2012.02.22// P. Rączka
Jak wszyscy doskonale wiedzą 27 kwietnia podczas gali MMA Attack 2 dojdzie do bardzo ciekawego pojedynku, w którym Robertem Burneika zmierzy się z... Marcinem Najmanem. Hardkorowy Koksu udzielił bardzo interesującego wywiadu w rozmowie z redaktorem serwisu BoxingNews.pl, opowiadając m.in. o przygotowaniach do walki z El Testosteronem.
Kulturysta przyznaje, że udział w walce ma udowodnić wszystkim, że tacy ludzie jak on, mogą i potrafią się bić. Robert dość zaskakująco mówi, że do walki przygotowuje się sam -
Z kim trenuje? Z nikim nie trenuje! (śmiech) Co tam trenować, słuchaj... Nie ma co trenować - a na pytanie czy zbija masę, aby poprawić swoją kondycje stwierdza krótko -
Nie no, dowalam masy teraz! Nie ma co zbijać, trzeba trochę więcej. Wydaje mi się, że będę ważył coś w okolicach 130kg. "Koksu" nie przewiduje walki dłuższej niż.. 30 sekund!
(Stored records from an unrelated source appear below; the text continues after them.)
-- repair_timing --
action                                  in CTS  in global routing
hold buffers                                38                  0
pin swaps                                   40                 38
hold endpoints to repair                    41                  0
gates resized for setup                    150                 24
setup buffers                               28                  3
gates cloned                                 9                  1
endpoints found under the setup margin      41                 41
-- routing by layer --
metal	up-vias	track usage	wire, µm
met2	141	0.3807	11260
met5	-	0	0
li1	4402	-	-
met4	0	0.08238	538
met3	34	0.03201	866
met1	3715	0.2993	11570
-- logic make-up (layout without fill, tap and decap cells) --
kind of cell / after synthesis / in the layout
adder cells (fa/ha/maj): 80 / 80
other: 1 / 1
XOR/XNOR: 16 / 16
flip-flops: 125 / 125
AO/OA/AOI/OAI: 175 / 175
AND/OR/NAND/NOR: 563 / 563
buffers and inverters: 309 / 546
File: src/design/bdepq_fstack.sv
// ----------------------------------------------------------------------------
// bdepq_fstack
// LIFO of free handles in a memory. After reset entry j reads as j+1: a low
// water mark tracks how far the stack has been popped, and entries below it
// have never been written since reset. The top is read every cycle.
// ----------------------------------------------------------------------------
module bdepq_fstack #(
  parameter int unsigned CAPACITY = 64,
  localparam int unsigned HW      = $clog2(CAPACITY + 1),
  localparam int unsigned AW      = (CAPACITY > 1) ? $clog2(CAPACITY) : 1
) (
  input  logic          clk_i,
  input  logic          rst_ni,
  input  logic          pop_i,
  input  logic          push_i,
  input  logic [HW-1:0] push_hdl_i,
  output logic [HW-1:0] top_o,
  output logic          empty_o
);
  logic [HW-1:0] mem [CAPACITY];
  logic [HW-1:0] cnt_q, cnt_d;
  logic [HW-1:0] lw_q, lw_d;
  logic [HW-1:0] rd_q;
  logic [HW-1:0] init_q;
  logic          use_init_q;
  logic [HW-1:0] cnt_m1;
  logic [AW-1:0] raddr;
  logic [AW-1:0] waddr;

  assign cnt_m1 = cnt_q - HW'(1);
  assign raddr  = cnt_m1[AW-1:0];
  assign waddr  = cnt_q[AW-1:0];

  always_comb begin
    cnt_d = cnt_q;
    lw_d  = lw_q;
    if (pop_i) begin
      cnt_d = cnt_m1;
      if (cnt_m1 < lw_q) begin
        lw_d = cnt_m1;
      end
    end else if (push_i) begin
      cnt_d = cnt_q + HW'(1);
    end
  end

  always_ff @(posedge clk_i or negedge rst_ni) begin
    if (!rst_ni) begin
      cnt_q <= HW'(CAPACITY);
      lw_q  <= HW'(CAPACITY);
    end else begin
      cnt_q <= cnt_d;
      lw_q  <= lw_d;
    end
  end

  always_ff @(posedge clk_i) begin
    if (push_i) begin
      mem[waddr] <= push_hdl_i;
    end
    rd_q       <= mem[raddr];
    init_q     <= cnt_q;
    use_init_q <= (cnt_m1 < lw_q);
  end

  // below the low water mark an entry still holds its reset value j+1
  assign top_o   = use_init_q ? init_q : rd_q;
  assign empty_o = (cnt_q == '0);

endmodule
File: src/rtl/grc_ram.sv
// ----------------------------------------------------------------------------
// grc_ram
// generic single-port-write, single-port-read ram with registered read
// ----------------------------------------------------------------------------
module grc_ram #(
  parameter int WIDTH = 4,
  parameter int DEPTH = 1024
) (
  input  logic                     clk,
  input  logic                     we,
  input  logic [$clog2(DEPTH)-1:0] waddr,
  input  logic [WIDTH-1:0]         wdata,
  input  logic [$clog2(DEPTH)-1:0] raddr,
  output logic [WIDTH-1:0]         rdata
);

  logic [WIDTH-1:0] mem [DEPTH];

  always_ff @(posedge clk) begin
    if (we) begin
      mem[waddr] <= wdata;
    end
    rdata <= mem[raddr];
  end

endmodule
- Daje mu 30 sekund. To nie będzie długo, słuchaj. On sobie nie wyobraża w co się wp***ł (śmiech). Litwin, który nauczył się języka polskiego od swojej żony Katarzyny, ma świadomość tego, iż jeżeli walka będzie trwała za długo, to może nie starczyć mu sił. -
Dwie rundy? To może być za duża "pompa" (śmiech). Zapytany o to jaki styl bazowy preferuje, odpowiada dość konkretnie
- Jak byłem jeszcze młodszy, ćwiczyłem na dyskotekach. U nas na Litwie było bicie co weekend!